> [Prompt] The required result is a copy of each line below in which "while" appears.
_ _ _ _ _
## src/sv/assert_macros.svh

```systemverilog
// ----------------------------------------------------------------------------
// Assertion macros
// Shared concurrent assertion helpers for the byte packer RTL.
// ----------------------------------------------------------------------------
`ifndef ASSERT_MACROS_SVH
`define ASSERT_MACROS_SVH

`ifndef SYNTH
// The property must hold at every clock edge outside reset.
`define AST_HOLDS(label, clk, rst_n, prop) \
	label: assert property (@(posedge clk) disable iff (!rst_n) (prop)) \
		else $error("assertion failed");
// The expression must never be true at a clock edge outside reset.
`define AST_NEVER(label, clk, rst_n, expr) \
	label: assert property (@(posedge clk) disable iff (!rst_n) !(expr)) \
		else $error("forbidden condition seen");
`else
`define AST_HOLDS(label, clk, rst_n, prop)
`define AST_NEVER(label, clk, rst_n, expr)
`endif

`endif

```

## src/sv/w36bp_pkg.sv

```systemverilog
// ----------------------------------------------------------------------------
// Byte packer package
// Types, widths and format codes shared by the 36-bit word byte packer.
// ----------------------------------------------------------------------------
package w36bp_pkg;

	localparam int unsigned WORD_W        = 36;
	localparam int unsigned BYTE_W        = 8;
	localparam int unsigned JOB_BYTES     = 9;
	localparam int unsigned JOB_W         = JOB_BYTES * BYTE_W;
	localparam int unsigned LEN_W         = 4;
	localparam int unsigned W36BP_QUEUE_DEPTH = 2;

	typedef enum logic [1:0] {
		FMT_LE64 = 2'd0,
		FMT_BE64 = 2'd1,
		FMT_CORE = 2'd2,
		FMT_PAIR = 2'd3
	} fmt_t;

	// One word's worth of output: bytes in stream order, first byte in the top bits.
	typedef struct packed {
		logic [JOB_W-1:0] data;
		logic [LEN_W-1:0] len;
	} job_t;

	typedef struct packed {
		logic empty;
		logic full;
	} q_stat_t;

endpackage

```

## src/sv/word36_byte_packer.sv

```systemverilog
// With the serializer idle, an accepted word is first written into a queue entry,
// then loaded into the output register, which then shows its first byte.
// Throughput: one output byte per cycle while out_ready is high; a word is 8 bytes
// in the 64-bit formats, 5 in core dump, and 4, 5 or 9 in nine-byte pairs.
// Words are taken while earlier bytes still drain, up to the queue depth.
// Reset (asynchronous, active low) sets little-endian format, clears the open
// pair, empties the queue and drops out_valid.
// ----------------------------------------------------------------------------
// 36-bit word byte packer
// Packs 36-bit words into a byte stream in one of four selectable formats.
// ----------------------------------------------------------------------------
`include "assert_macros.svh"

module word36_byte_packer import w36bp_pkg::*; #(
	parameter int unsigned QUEUE_DEPTH = W36BP_QUEUE_DEPTH
) (
	input  logic              clk,
	input  logic              arst_n,
	input  logic              cfg_write_en,
	input  logic [1:0]        cfg_write_data,
	input  logic              in_valid,
	output logic              in_ready,
	input  logic [WORD_W-1:0] word_value,
	input  logic              last_word,
	output logic              out_valid,
	input  logic              out_ready,
	output logic [BYTE_W-1:0] out_byte,
	output logic              end_of_run
);

	q_stat_t q_stat;
	logic    push;
	logic    pop;
	job_t    push_job;
	job_t    head_job;

	w36bp_front u_front (
		.clk            (clk),
		.arst_n         (arst_n),
		.cfg_write_en   (cfg_write_en),
		.cfg_write_data (cfg_write_data),
		.in_valid       (in_valid),
		.in_ready       (in_ready),
		.word_value     (word_value),
		.last_word      (last_word),
		.q_stat         (q_stat),
		.push           (push),
		.push_job       (push_job)
	);

	w36bp_queue #(
		.QUEUE_DEPTH (QUEUE_DEPTH)
	) u_queue (
		.clk      (clk),
		.arst_n   (arst_n),
		.push     (push),
		.push_job (push_job),
		.pop      (pop),
		.head_job (head_job),
		.q_stat   (q_stat)
	);

	w36bp_back u_back (
		.clk        (clk),
		.arst_n     (arst_n),
		.q_stat     (q_stat),
		.head_job   (head_job),
		.pop        (pop),
		.out_valid  (out_valid),
		.out_ready  (out_ready),
		.out_byte   (out_byte),
		.end_of_run (end_of_run)
	);

	// A transfer that is not the final byte of a word leaves more bytes to send.
	`AST_HOLDS(a_run_continues, clk, arst_n, (out_valid && out_ready && !end_of_run) |=> out_valid)
	// The output only goes idle after the final byte of a word transfers.
	`AST_HOLDS(a_idle_after_end, clk, arst_n, $fell(out_valid) |-> $past(end_of_run && out_ready))
	// The serializer never pulls from an empty queue.
	`AST_NEVER(a_no_underflow, clk, arst_n, pop && q_stat.empty)

endmodule

```

## src/sv/w36bp_front.sv

```systemverilog
// ----------------------------------------------------------------------------
// Byte packer front end
// Holds the format register and pair state, and turns each accepted word
// into a job: the byte sequence it produces and its length.
// ----------------------------------------------------------------------------
module w36bp_front import w36bp_pkg::*; (
	input  logic              clk,
	input  logic              arst_n,
	input  logic              cfg_write_en,
	input  logic [1:0]        cfg_write_data,
	input  logic              in_valid,
	output logic              in_ready,
	input  logic [WORD_W-1:0] word_value,
	input  logic              last_word,
	input  q_stat_t           q_stat,
	output logic              push,
	output job_t              push_job
);

	fmt_t       fmt_q;
	logic [3:0] held_q;
	logic       second_q;

	assign in_ready = !q_stat.full;
	assign push     = in_valid && in_ready;

	always_comb begin
		push_job = '0;
		unique case (fmt_q)
			FMT_LE64: begin
				push_job.data = {word_value[7:0], word_value[15:8], word_value[23:16],
					word_value[31:24], 4'h0, word_value[35:32], 32'h0};
				push_job.len  = LEN_W'(8);
			end
			FMT_BE64: begin
				push_job.data = {24'h0, 4'h0, word_value[35:32], word_value[31:0], 8'h00};
				push_job.len  = LEN_W'(8);
			end
			FMT_CORE: begin
				push_job.data = {word_value[35:4], 4'h0, word_value[3:0], 32'h0};
				push_job.len  = LEN_W'(5);
			end
			FMT_PAIR: begin
				if (!second_q) begin
					if (last_word) begin
						// A lone first word flushes the shared byte and four zero bytes.
						push_job.data = {word_value[35:4], word_value[3:0], 4'h0, 32'h0};
						push_job.len  = LEN_W'(9);
					end else begin
						push_job.data = {word_value[35:4], 40'h0};
						push_job.len  = LEN_W'(4);
					end
				end else begin
					push_job.data = {held_q, word_value[35:32], word_value[31:0], 32'h0};
					push_job.len  = LEN_W'(5);
				end
			end
			default: begin
				push_job = '0;
			end
		endcase
	end

	always_ff @(posedge clk or negedge arst_n) begin
		if (!arst_n) begin
			fmt_q    <= FMT_LE64;
			held_q   <= '0;
			second_q <= 1'b0;
		end else begin
			if (cfg_write_en) begin
				fmt_q <= fmt_t'(cfg_write_data);
			end
			if (push && fmt_q == FMT_PAIR) begin
				if (!second_q && !last_word) begin
					held_q   <= word_value[3:0];
					second_q <= 1'b1;
				end else begin
					held_q   <= '0;
					second_q <= 1'b0;
				end
			end
		end
	end

endmodule

```

## src/sv/w36bp_queue.sv

```systemverilog
// ----------------------------------------------------------------------------
// Byte packer job queue
// Short FIFO of jobs between the front end and the byte serializer.
// ----------------------------------------------------------------------------
module w36bp_queue import w36bp_pkg::*; #(
	parameter int unsigned QUEUE_DEPTH = W36BP_QUEUE_DEPTH
) (
	input  logic    clk,
	input  logic    arst_n,
	input  logic    push,
	input  job_t    push_job,
	input  logic    pop,
	output job_t    head_job,
	output q_stat_t q_stat
);

	localparam int unsigned PTR_W = (QUEUE_DEPTH > 1) ? $clog2(QUEUE_DEPTH) : 1;
	localparam int unsigned CNT_W = $clog2(QUEUE_DEPTH + 1);

	job_t             entry_q [QUEUE_DEPTH];
	logic [PTR_W-1:0] wr_ptr_q;
	logic [PTR_W-1:0] rd_ptr_q;
	logic [CNT_W-1:0] cnt_q;

	function automatic logic [PTR_W-1:0] ptr_next(input logic [PTR_W-1:0] p);
		logic [PTR_W-1:0] r;
		if (p == PTR_W'(QUEUE_DEPTH - 1)) begin
			r = '0;
		end else begin
			r = p + PTR_W'(1);
		end
		return r;
	endfunction

	assign head_job     = entry_q[rd_ptr_q];
	assign q_stat.empty = (cnt_q == '0);
	assign q_stat.full  = (cnt_q == CNT_W'(QUEUE_DEPTH));

	always_ff @(posedge clk) begin
		if (push) begin
			entry_q[wr_ptr_q] <= push_job;
		end
	end

	always_ff @(posedge clk or negedge arst_n) begin
		if (!arst_n) begin
			wr_ptr_q <= '0;
			rd_ptr_q <= '0;
			cnt_q    <= '0;
		end else begin
			if (push) begin
				wr_ptr_q <= ptr_next(wr_ptr_q);
			end
			if (pop) begin
				rd_ptr_q <= ptr_next(rd_ptr_q);
			end
			if (push && !pop) begin
				cnt_q <= cnt_q + CNT_W'(1);
			end else if (pop && !push) begin
				cnt_q <= cnt_q - CNT_W'(1);
			end
		end
	end

endmodule

```

## src/sv/w36bp_back.sv

```systemverilog
// ----------------------------------------------------------------------------
// Byte packer serializer
// Loads one job at a time and shifts its bytes out on the output channel.
// ----------------------------------------------------------------------------
module w36bp_back import w36bp_pkg::*; (
	input  logic              clk,
	input  logic              arst_n,
	input  q_stat_t           q_stat,
	input  job_t              head_job,
	output logic              pop,
	output logic              out_valid,
	input  logic              out_ready,
	output logic [BYTE_W-1:0] out_byte,
	output logic              end_of_run
);

	logic             valid_q;
	logic [JOB_W-1:0] shift_q;
	logic [LEN_W-1:0] left_q;
	logic             xfer;
	logic             last_xfer;

	assign out_valid  = valid_q;
	assign out_byte   = shift_q[JOB_W-1 -: BYTE_W];
	assign end_of_run = (left_q == LEN_W'(1));
	assign xfer       = valid_q && out_ready;
	assign last_xfer  = xfer && end_of_run;
	// When the queue is not empty, the next job loads in the same cycle the final byte of the current one transfers.
	assign pop        = !q_stat.empty && (!valid_q || last_xfer);

	always_ff @(posedge clk) begin
		if (pop) begin
			shift_q <= head_job.data;
		end else if (xfer) begin
			shift_q <= {shift_q[JOB_W-BYTE_W-1:0], BYTE_W'(0)};
		end
	end

	always_ff @(posedge clk or negedge arst_n) begin
		if (!arst_n) begin
			valid_q <= 1'b0;
			left_q  <= '0;
		end else begin
			if (pop) begin
				valid_q <= 1'b1;
				left_q  <= head_job.len;
			end else if (last_xfer) begin
				valid_q <= 1'b0;
				left_q  <= '0;
			end else if (xfer) begin
				left_q  <= left_q - LEN_W'(1);
			end
		end
	end

endmodule
```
_ _ _ _ _
> [Solution below]
// Throughput: one output byte per cycle while out_ready is high; a word is 8 bytes
// Words are taken while earlier bytes still drain, up to the queue depth.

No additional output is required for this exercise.